Eric Jarosinski: Nein. Ein Manifest
S. Fischer Verlag, Frankfurt am Main 2015
96 Seiten, 12,00 Euro
Todtraurige Witze gegen den Pflicht-Optimismus
Wir leben in einer "Tyrannei des Ja", meint der amerikanische Philosoph und Germanist Eric Jarosinski. Zu sehen etwa beim alternativlosen "Like"-Daumen sozialer Netzwerke. Auf Twitter hat er sich erfolgreich der Negation verschrieben. Nun erscheint eine Auswahl der Texte als Buch: verzweifelt und hoch komisch.
Dem amerikanischen Philosophen, Germanisten und selbsternannten "gescheiterten Intellektuellen" Eric Jarosinski zufolge leben wir in einer "Tyrannei des Ja". Andauernd sollen wir zu Menschen, Dingen, Sachverhalten unsere Zustimmung geben − am deutlichsten ist diese Tendenz vermutlich in sozialen Netzwerken wie Facebook zu beobachten, wo man immer nur den affirmativ nach oben gereckten Daumen anklicken kann. Gefällt nicht? Gibt's nicht.
Ermüdet von all dem rief Jarosinski vor einigen Jahren einen Twitter-Account ins Leben, der sich ganz der Negation verschrieben hat.

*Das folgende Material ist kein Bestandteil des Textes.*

[config.mk]
export PLATFORM = sky130hd
export DESIGN_NAME = dsbsp_port
export DESIGN_NICKNAME = d
export VERILOG_FILES = /design/src/design/dsbsp_pkg.sv /design/src/design/dsbsp_port.sv /design/src/design/dsbsp_fifo.sv
export SDC_FILE = /design/constraint.sdc
export NUM_CORES = 2
export LEC_CHECK = 0
export BUFFER_PORTS_ARGS = -buffer_cell sky130_fd_sc_hd__buf_2
export CORE_ASPECT_RATIO = 0.5
export CORE_UTILIZATION = 48
export CTS_CLUSTER_DIAMETER = 60
export CTS_CLUSTER_SIZE = 16
export DETAILED_ROUTE_END_ITERATION = 10
export GPL_TIMING_DRIVEN = 0
export PLACE_DENSITY = 0.72
export SETUP_SLACK_MARGIN = 0.5
export SYNTH_ARGS = -nofsm -noshare
export SYNTH_HDL_FRONTEND = slang
export SYNTH_SLANG_ARGS = --single-unit
[constraint.sdc]
create_clock -name mclk_in -period 3.5 [get_ports mclk_in]
set_input_delay 0.7 -clock mclk_in [delete_from_list [all_inputs] [get_ports mclk_in]]
set_output_delay 0.7 -clock mclk_in [all_outputs]
set_load 0.005 [all_outputs]
[src/design/dsbsp_pkg.sv]
package dsbsp_pkg;

  // ************************************************************
  // Widths and timing
  // ************************************************************
  localparam int WORD_W        = 18;
  localparam int LANE_W        = 9;
  localparam int LANES         = 2;
  localparam int ADDR_W        = 6;
  localparam int ZQ_PERIOD     = 1024;
  localparam int LOCK_CYCLES   = 1024;
  localparam int CLK_PERIOD_PS = 4000;
  localparam int STOP_TIME_PS  = 30000;
  localparam int STOP_CYCLES   = (STOP_TIME_PS + CLK_PERIOD_PS - 1) / CLK_PERIOD_PS;
  localparam int FIFO_DEPTH    = 4;

  // ************************************************************
  // Carriers
  // ************************************************************
  typedef struct packed {
    logic [ADDR_W-1:0]   addr;
    logic [LANES-1:0]    mask_lo_n;
    logic [LANES-1:0]    mask_hi_n;
    logic [WORD_W-1:0]   lo;
    logic [WORD_W-1:0]   hi;
  } dsbsp_wr_t;

  typedef struct packed {
    logic                rd_w;
    logic                transfer_enable_n;
    logic [ADDR_W-1:0]   addr;
    logic [LANES-1:0]    byte_lane_mask_n;
    logic [WORD_W-1:0]   data;
  } dsbsp_pins_t;

endpackage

Unter dem Namen NeinQuarterly setzt er, meist mehrmals täglich, aphoristische Tweets zu Philosophie, Kunst, Politik und der deutschen Sprache ab. Inzwischen hat er über 110.000 Follower in 125 Ländern; außerdem eine Kolumne in der ZEIT namens "Ideologie des Alltags". Nun erscheint eine Auswahl seiner Texte erstmals in Buchform.

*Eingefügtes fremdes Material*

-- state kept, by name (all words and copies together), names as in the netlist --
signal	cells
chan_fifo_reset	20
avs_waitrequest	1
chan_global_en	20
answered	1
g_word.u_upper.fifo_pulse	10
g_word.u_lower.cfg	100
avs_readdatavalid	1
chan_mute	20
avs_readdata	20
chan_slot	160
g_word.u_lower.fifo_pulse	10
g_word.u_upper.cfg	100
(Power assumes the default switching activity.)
===== config.mk =====
export PLATFORM = sky130hd
export DESIGN_NAME = ihs_ctrl
export DESIGN_NICKNAME = d
export VERILOG_FILES = /design/src/verilog/ihs_pkg.sv /design/src/verilog/ihs_ctrl.sv /design/src/verilog/ihs_sync3.sv /design/src/verilog/ihs_fifo2.sv
export VERILOG_INCLUDE_DIRS = /design/src /design/src/verilog
export SDC_FILE = /design/constraint.sdc
export NUM_CORES = 1
export LEC_CHECK = 0
export BUFFER_PORTS_ARGS = -buffer_cell sky130_fd_sc_hd__buf_2
export CAP_MARGIN = 20
export CORE_MARGIN = 2
export CORE_UTILIZATION = 50
export DETAILED_ROUTE_END_ITERATION = 16
export GPL_TIMING_DRIVEN = 0
export PLACE_DENSITY = 0.81
export RECOVER_POWER = 50
export SYNTH_ARGS = -nofsm -noshare
export SYNTH_HDL_FRONTEND = slang
export SYNTH_SLANG_ARGS = --single-unit

===== constraint.sdc =====
create_clock -name clock_in -period 6.46 [get_ports clock_in]
set_clock_uncertainty 0.05 [all_clocks]
set_input_delay 1.292 -clock clock_in [delete_from_list [all_inputs] [get_ports clock_in]]
set_output_delay 1.292 -clock clock_in [all_outputs]
set_load 0.05 [all_outputs]
<file path="src/core/acq_regs.svh">
// Register indices, field positions, reset values and timing counts
`ifndef ACQ_REGS_SVH
`define ACQ_REGS_SVH

`define ADDR_W 3
`define IDX_RES_LOW 3'h0
`define IDX_RES_HIGH 3'h1
`define IDX_CFG0 3'h2
`define IDX_CFG1 3'h3
`define IDX_CFG2 3'h4
`define IDX_CFG3 3'h5
`define IDX_CFG4 3'h6
`define IDX_CFG5 3'h7

`define CFG0_START_BIT 7
`define CFG0_NEL_MSB 6
`define CFG0_NEL_LSB 5
`define CFG0_OSR_MSB 4
`define CFG0_OSR_LSB 2
`define CFG0_CONT_BIT 1
`define CFG5_BUSY_BIT 7
`define CFG5_DEF_BIT 6

`define CFG0_RST 8'h28
`define CFG1_RST 8'hF0
`define CFG2_RST 8'hC0
`define CFG3_RST 8'h0C
`define CFG4_RST 8'h00
`define CFG5_RST 8'h00

`define CFG0_WMASK 8'h7E
`define CFG4_WMASK 8'h7F
`define CFG5_WMASK 8'h3F

`define CLK_FREQ_HZ 32'h05F5_E100
`define OSC_FREQ_HZ 32'h003D_0900
`define OSC_DIV (`CLK_FREQ_HZ / `OSC_FREQ_HZ)
`define FS_FAST_DIV 8'h08
`define OSR_BASE 11'h008
`define SCALE_BASE 4'hC

`endif

</file>
<file path="src/core/acq_pkg.sv">
// Types shared by the acquisition control modules
package acq_pkg;
	typedef enum logic [1:0] {
		SEQ_IDLE = 2'b01,
		SEQ_RUN = 2'b10
	} seq_state_t;
	typedef logic [7:0] reg_byte_t;
	typedef logic signed [15:0] result_t;
	typedef logic signed [14:0] accum_t;
endpackage : acq_pkg

</file>
<file path="src/core/conv_if.sv">
// Link between register bank and conversion sequencer
`timescale 1ns/1ns
`default_nettype none
interface conv_if;
	import acq_pkg::*;
	logic start;
	logic busy;
	logic done;
	result_t result;
	logic [1:0] nel;
	logic [2:0] osr;
	logic [1:0] fs;
	modport ctrl(output start, nel, osr, fs, input busy, done, result);
	modport seq(input start, nel, osr, fs, output busy, done, result);
endinterface : conv_if
`default_nettype wire

</file>
<file path="src/core/conv_sequencer.sv">
// Incremental conversion sequencer with chopping and result scaling
`timescale 1ns/1ns
`default_nettype none
`include "acq_regs.svh"
module conv_sequencer
	import acq_pkg::*;
#(
	parameter int OSC_DIV = `OSC_DIV
) (
	input wire logic i_clk,
	input wire logic i_rst_n,
	conv_if.seq cv,
	input wire logic i_mod_bit,
	output logic o_chop,
	output logic o_sample_tick
);
	seq_state_t state_ff;
	logic [5:0] osc_cnt_ff;
	logic [7:0] fs_cnt_ff;
	logic [9:0] samp_cnt_ff;
	logic [2:0] elem_cnt_ff;
	accum_t acc_ff;
	accum_t nxt_acc;
	logic chop_ff;
	logic [1:0] nel_ff;
	logic [2:0] osr_ff;
	logic [1:0] fs_ff;
	logic done_ff;
	result_t result_ff;
	logic osc_tick;
	logic fs_tick;

	function automatic logic [9:0] osr_last(input logic [2:0] osr);
		logic [10:0] n;
		n = `OSR_BASE << osr;
		return 10'(n - 11'h001);
	endfunction : osr_last

	function automatic logic [7:0] fs_last(input logic [1:0] fs);
		logic [7:0] n;
		n = `FS_FAST_DIV << (2'h3 - fs);
		return n - 8'h01;
	endfunction : fs_last

	// Full-scale code is half of the 16-bit span; top end saturates
	function automatic result_t scale_acc(input accum_t a,
		input logic [1:0] nel, input logic [2:0] osr);
		logic [3:0] sh;
		logic signed [17:0] w;
		sh = `SCALE_BASE - {2'h0, nel} - {1'h0, osr};
		w = 18'(a) <<< sh;
		if (w > 18'sh0_7FFF)
			return 16'sh7FFF;
		return w[15:0];
	endfunction : scale_acc

	// Oscillator-rate tick from the reference clock
	always_ff @(posedge i_clk or negedge i_rst_n) begin
		if (!i_rst_n)
			osc_cnt_ff <= 6'h00;
		else if (osc_cnt_ff == 6'(OSC_DIV - 1))
			osc_cnt_ff <= 6'h00;
		else
			osc_cnt_ff <= osc_cnt_ff + 6'h01;
	end
	assign osc_tick = (osc_cnt_ff == 6'(OSC_DIV - 1));
	assign fs_tick = osc_tick && (fs_cnt_ff == fs_last(fs_ff));

	always_ff @(posedge i_clk or negedge i_rst_n) begin
		if (!i_rst_n)
			fs_cnt_ff <= 8'h00;
		else if (cv.start || fs_tick)
			fs_cnt_ff <= 8'h00;
		else if (osc_tick)
			fs_cnt_ff <= fs_cnt_ff + 8'h01;
	end

	// Chopping flips the input sign, so the sample is flipped back here
	assign nxt_acc = (i_mod_bit ^ chop_ff) ? acc_ff + 15'sh0001
		: acc_ff - 15'sh0001;

	always_ff @(posedge i_clk or negedge i_rst_n) begin
		if (!i_rst_n) begin
			state_ff <= SEQ_IDLE;
			samp_cnt_ff <= 10'h000;
			elem_cnt_ff <= 3'h0;
			acc_ff <= 15'sh0000;
			chop_ff <= 1'b0;
			nel_ff <= 2'h0;
			osr_ff <= 3'h0;
			fs_ff <= 2'h3;
			done_ff <= 1'b0;
			result_ff <= 16'sh0000;
		end else begin
			done_ff <= 1'b0;
			case (state_ff)
			SEQ_IDLE, SEQ_RUN: begin
				if (cv.start) begin
					// A start while running restarts cleanly
					state_ff <= SEQ_RUN;
					samp_cnt_ff <= 10'h000;
					elem_cnt_ff <= 3'h0;
					acc_ff <= 15'sh0000;
					chop_ff <= 1'b0;
					nel_ff <= cv.nel;
					osr_ff <= cv.osr;
					fs_ff <= cv.fs;
				end else if (state_ff == SEQ_RUN && fs_tick) begin
					acc_ff <= nxt_acc;
					if (samp_cnt_ff != osr_last(osr_ff)) begin
						samp_cnt_ff <= samp_cnt_ff + 10'h001;
					end else if (elem_cnt_ff !=
						3'((4'h1 << nel_ff) - 4'h1)) begin
						samp_cnt_ff <= 10'h000;
						elem_cnt_ff <= elem_cnt_ff + 3'h1;
						chop_ff <= ~chop_ff;
					end else begin
						state_ff <= SEQ_IDLE;
						done_ff <= 1'b1;
						result_ff <= scale_acc(nxt_acc, nel_ff, osr_ff);
					end
				end
			end
			default: begin
				state_ff <= SEQ_IDLE;
			end
			endcase
		end
	end

	assign cv.busy = (state_ff == SEQ_RUN);
	assign cv.done = done_ff;
	assign cv.result = result_ff;
	assign o_chop = chop_ff;
	assign o_sample_tick = fs_tick && (state_ff == SEQ_RUN);
endmodule : conv_sequencer
`default_nettype wire

</file>
<file path="src/core/acquisition_chain_control.sv">
// Register bank and control for the acquisition chain
// What this block does
// - Modulator powered only when enable bit 0 set
// - Enable bits 1..3 power gain stages one..three
// - Disabled gain stage is bypassed through
// - Eight 8-bit registers: six config, two result
// - Read-only 16-bit result, low and high byte
// - Result coded in two's complement
// - Start bit runs one conversion, queued if busy
// - Start bit always reads zero
// - Resolution programmable from 3 to 13 bits
// - All chain timing from 4 MHz oscillator
// - Registers reached only through the control port
// - Offset control only on stages two and three
// - Single-ended mode ties one leg to common
// - Continuous bit restarts after each conversion
// - Busy bit high while a conversion runs
// - Defaults write reloads config and restarts now
// - Two-power elementary conversions, input chopped between
`timescale 1ns/1ns
`default_nettype none
`include "acq_regs.svh"
module acquisition_chain_control
	import acq_pkg::*;
#(
	parameter int OSC_DIV = `OSC_DIV
) (
	input wire logic I_REF_CLK,
	input wire logic I_ARST_N,
	input wire logic [2:0] I_REG_ADDR,
	input wire logic I_REG_WR,
	input wire logic [7:0] I_REG_WDATA,
	input wire logic I_REG_RD,
	output logic [7:0] O_REG_RDATA,
	input wire logic I_MOD_BIT,
	output logic O_MOD_EN,
	output logic [2:0] O_STAGE_EN,
	output logic [2:0] O_STAGE_BYPASS,
	output logic [1:0] O_MOD_BIAS,
	output logic [1:0] O_STAGE_BIAS,
	output logic [1:0] O_SAMPLE_FREQ,
	output logic O_COARSE_GAIN,
	output logic [1:0] O_MID_GAIN,
	output logic [3:0] O_MID_OFFSET,
	output logic [6:0] O_FINE_GAIN,
	output logic [6:0] O_FINE_OFFSET,
	output logic O_INPUT_SINGLE,
	output logic O_INPUT_CROSS,
	output logic [2:0] O_INPUT_CHAN,
	output logic O_NEG_LEG_COMMON,
	output logic O_REF_SEL,
	output logic O_CHOP,
	output logic O_SAMPLE_TICK,
	output logic O_BUSY
);
	conv_if cv();
	reg_byte_t cfg_ff [0:5];
	result_t result_ff;
	logic pending_ff;
	logic wr_cfg;
	logic [2:0] cfg_idx;
	logic start_wr;
	logic cont_rise;
	logic def_wr;
	logic issue;
	logic busy_any;
	reg_byte_t cfg0_src;
	reg_byte_t cfg2_src;
	integer i;

	function automatic reg_byte_t cfg_default(input logic [2:0] idx);
		case (idx)
		3'h0: return `CFG0_RST;
		3'h1: return `CFG1_RST;
		3'h2: return `CFG2_RST;
		3'h3: return `CFG3_RST;
		3'h4: return `CFG4_RST;
		3'h5: return `CFG5_RST;
		default: return 8'h00;
		endcase
	endfunction : cfg_default

	// Strobe-only and reserved bits never store
	function automatic reg_byte_t cfg_wmask(input logic [2:0] idx);
		case (idx)
		3'h0: return `CFG0_WMASK;
		3'h4: return `CFG4_WMASK;
		3'h5: return `CFG5_WMASK;
		default: return 8'hFF;
		endcase
	endfunction : cfg_wmask

	assign wr_cfg = I_REG_WR && (I_REG_ADDR >= `IDX_CFG0);
	assign cfg_idx = I_REG_ADDR - `IDX_CFG0;
	assign start_wr = I_REG_WR && (I_REG_ADDR == `IDX_CFG0)
		&& I_REG_WDATA[`CFG0_START_BIT];
	assign cont_rise = I_REG_WR && (I_REG_ADDR == `IDX_CFG0)
		&& I_REG_WDATA[`CFG0_CONT_BIT]
		&& !cfg_ff[0][`CFG0_CONT_BIT];
	assign def_wr = I_REG_WR && (I_REG_ADDR == `IDX_CFG5)
		&& I_REG_WDATA[`CFG5_DEF_BIT];

	// Configuration bank; a defaults write overrides the written data
	always_ff @(posedge I_REF_CLK or negedge I_ARST_N) begin
		if (!I_ARST_N) begin
			for (i = 0; i < 6; i = i + 1)
				cfg_ff[i] <= cfg_default(3'(i));
		end else if (def_wr) begin
			for (i = 0; i < 6; i = i + 1)
				cfg_ff[i] <= cfg_default(3'(i));
		end else if (wr_cfg) begin
			cfg_ff[cfg_idx] <= I_REG_WDATA & cfg_wmask(cfg_idx);
		end
	end

	// Queued request; a new request in the issue cycle is kept
	always_ff @(posedge I_REF_CLK or negedge I_ARST_N) begin
		if (!I_ARST_N)
			pending_ff <= 1'b0;
		else if (def_wr)
			pending_ff <= 1'b0;
		else if (start_wr || cont_rise ||
			(cv.done && cfg_ff[0][`CFG0_CONT_BIT]))
			pending_ff <= 1'b1;
		else if (issue)
			pending_ff <= 1'b0;
	end

	assign issue = def_wr || (pending_ff && !cv.busy);
	assign busy_any = cv.busy || pending_ff;
	assign cv.start = issue;
	// A defaults restart runs with the default settings, not the old ones
	assign cfg0_src = def_wr ? `CFG0_RST : cfg_ff[0];
	assign cfg2_src = def_wr ? `CFG2_RST : cfg_ff[2];
	assign cv.nel = cfg0_src[`CFG0_NEL_MSB:`CFG0_NEL_LSB];
	assign cv.osr = cfg0_src[`CFG0_OSR_MSB:`CFG0_OSR_LSB];
	assign cv.fs = cfg2_src[7:6];

	// Both bytes load in one edge from a finished conversion
	always_ff @(posedge I_REF_CLK or negedge I_ARST_N) begin
		if (!I_ARST_N)
			result_ff <= 16'sh0000;
		else if (cv.done)
			result_ff <= cv.result;
	end

	always_ff @(posedge I_REF_CLK or negedge I_ARST_N) begin
		if (!I_ARST_N) begin
			O_REG_RDATA <= 8'h00;
		end else if (I_REG_RD) begin
			case (I_REG_ADDR)
			`IDX_RES_LOW: O_REG_RDATA <= result_ff[7:0];
			`IDX_RES_HIGH: O_REG_RDATA <= result_ff[15:8];
			`IDX_CFG5: O_REG_RDATA <= {busy_any, cfg_ff[5][6:0]};
			default: O_REG_RDATA <= cfg_ff[cfg_idx];
			endcase
		end
	end

	conv_sequencer #(
		.OSC_DIV(OSC_DIV)
	) u_seq (
		.i_clk(I_REF_CLK),
		.i_rst_n(I_ARST_N),
		.cv(cv),
		.i_mod_bit(I_MOD_BIT),
		.o_chop(O_CHOP),
		.o_sample_tick(O_SAMPLE_TICK)
	);

	assign O_MOD_EN = cfg_ff[1][0];
	assign O_STAGE_EN = cfg_ff[1][3:1];
	assign O_STAGE_BYPASS = ~cfg_ff[1][3:1];
	assign O_MOD_BIAS = cfg_ff[1][7:6];
	assign O_STAGE_BIAS = cfg_ff[1][5:4];
	assign O_SAMPLE_FREQ = cfg_ff[2][7:6];
	assign O_COARSE_GAIN = cfg_ff[3][7];
	assign O_MID_GAIN = cfg_ff[2][5:4];
	assign O_MID_OFFSET = cfg_ff[2][3:0];
	assign O_FINE_GAIN = cfg_ff[3][6:0];
	assign O_FINE_OFFSET = cfg_ff[4][6:0];
	assign O_INPUT_SINGLE = cfg_ff[5][5];
	assign O_INPUT_CROSS = cfg_ff[5][4];
	assign O_INPUT_CHAN = cfg_ff[5][3:1];
	assign O_NEG_LEG_COMMON = cfg_ff[5][5];
	assign O_REF_SEL = cfg_ff[5][0];
	assign O_BUSY = busy_any;
endmodule : acquisition_chain_control
`default_nettype wire

</file>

Frontalzusammenstöße zwischen Haiku und Kalauer
Mit "Nein. Ein Manifest" stellt Jarosinski sich bewusst in die Tradition der Frankfurter Schule, deren Werke er einst, als Professor an der University of Pennsylvania, ausgiebig gelehrt und gelesen hat. Das Bild auf der Buchvorderseite zeigt entsprechend nicht den Autor, sondern ist ein verfremdetes Portrait von Theodor W. Adorno. Jarosinskis "Nein" orientiert sich an dessen Konzept der "negativen Dialektik", das allenfalls in der Verneinung der bestehenden Zustände noch Hoffnung auf Verbesserung aufblitzen sieht: "Es ist keine Schönheit und kein Trost mehr", schrieb Adorno, "außer in dem Blick, der aufs Grauen geht, ihm standhält und im ungeminderten Bewusstsein der Negativität die Möglichkeit des Besseren festhält".
Der Untertitel des Buchs führt allerdings beherzt in die Irre: Ein "Manifest" würde sowohl dem Prinzip der negativen Dialektik als auch dem aphoristischen Charakter des Werks widersprechen. Auf knapp 140 Seiten versammelt es nihilistische Vierzeiler, todtraurige Witze, Frontalzusammenstöße zwischen Haiku und Kalauer: "Verzweiflung. / Auf der Suche nach einer besseren Welt. / Und Hoffnung. / Dass sie sich nie finden lässt." Neben der Unfallstelle stehen Nietzsche, Kafka, Emile Cioran und Freud und winken.
Auswahl erscheint knapp bemessen
Bei aller Verzweiflung ist das Buch dabei immer wieder hochkomisch − etwa, wenn Jarosinski die Freudsche Sublimationstheorie zusammenfasst, Kultur sei "die ungerauchte Zigarette nach dem Verzicht auf Sex". Oder wenn er schreibt, Deutsch sei eine "Sprache, die für die Philosophie erfunden wurde, aber für den Bau von Autos verwendet wird". Vor allem im Glossarteil scheint auch der große amerikanische Misanthrop Ambrose Bierce Pate gestanden zu haben, der vor hundert Jahren sein "Wörterbuch des Teufels" veröffentlichte. Analog könnte man sagen: "Nein." ist das Wörterbuch des melancholischen, bisweilen auch manisch-depressiven Intellektuellen: "Mein Glas: halb leer. / Mein Grab: halb voll."
Die schlechte Nachricht zum Schluss: Wenn man bedenkt, dass Jarosinski auf Twitter inzwischen mehr als 35.000 Tweets abgesetzt hat, dann erscheint die knappe Auswahl an Texten − etwa 70 sehr luftig gesetzte Vierzeiler sowie gut 100 Definitionen − doch eher knapp bemessen. Zumal getreue Follower von NeinQuarterly etliche brillante Tweets vermissen dürften. Sie können sich allenfalls mit einem Jarosinskismus über die Kürze des Buchs hinwegtrösten: "Lange Rede. / Kurzer Sinn. / Kurze Rede. / Langer Sinn."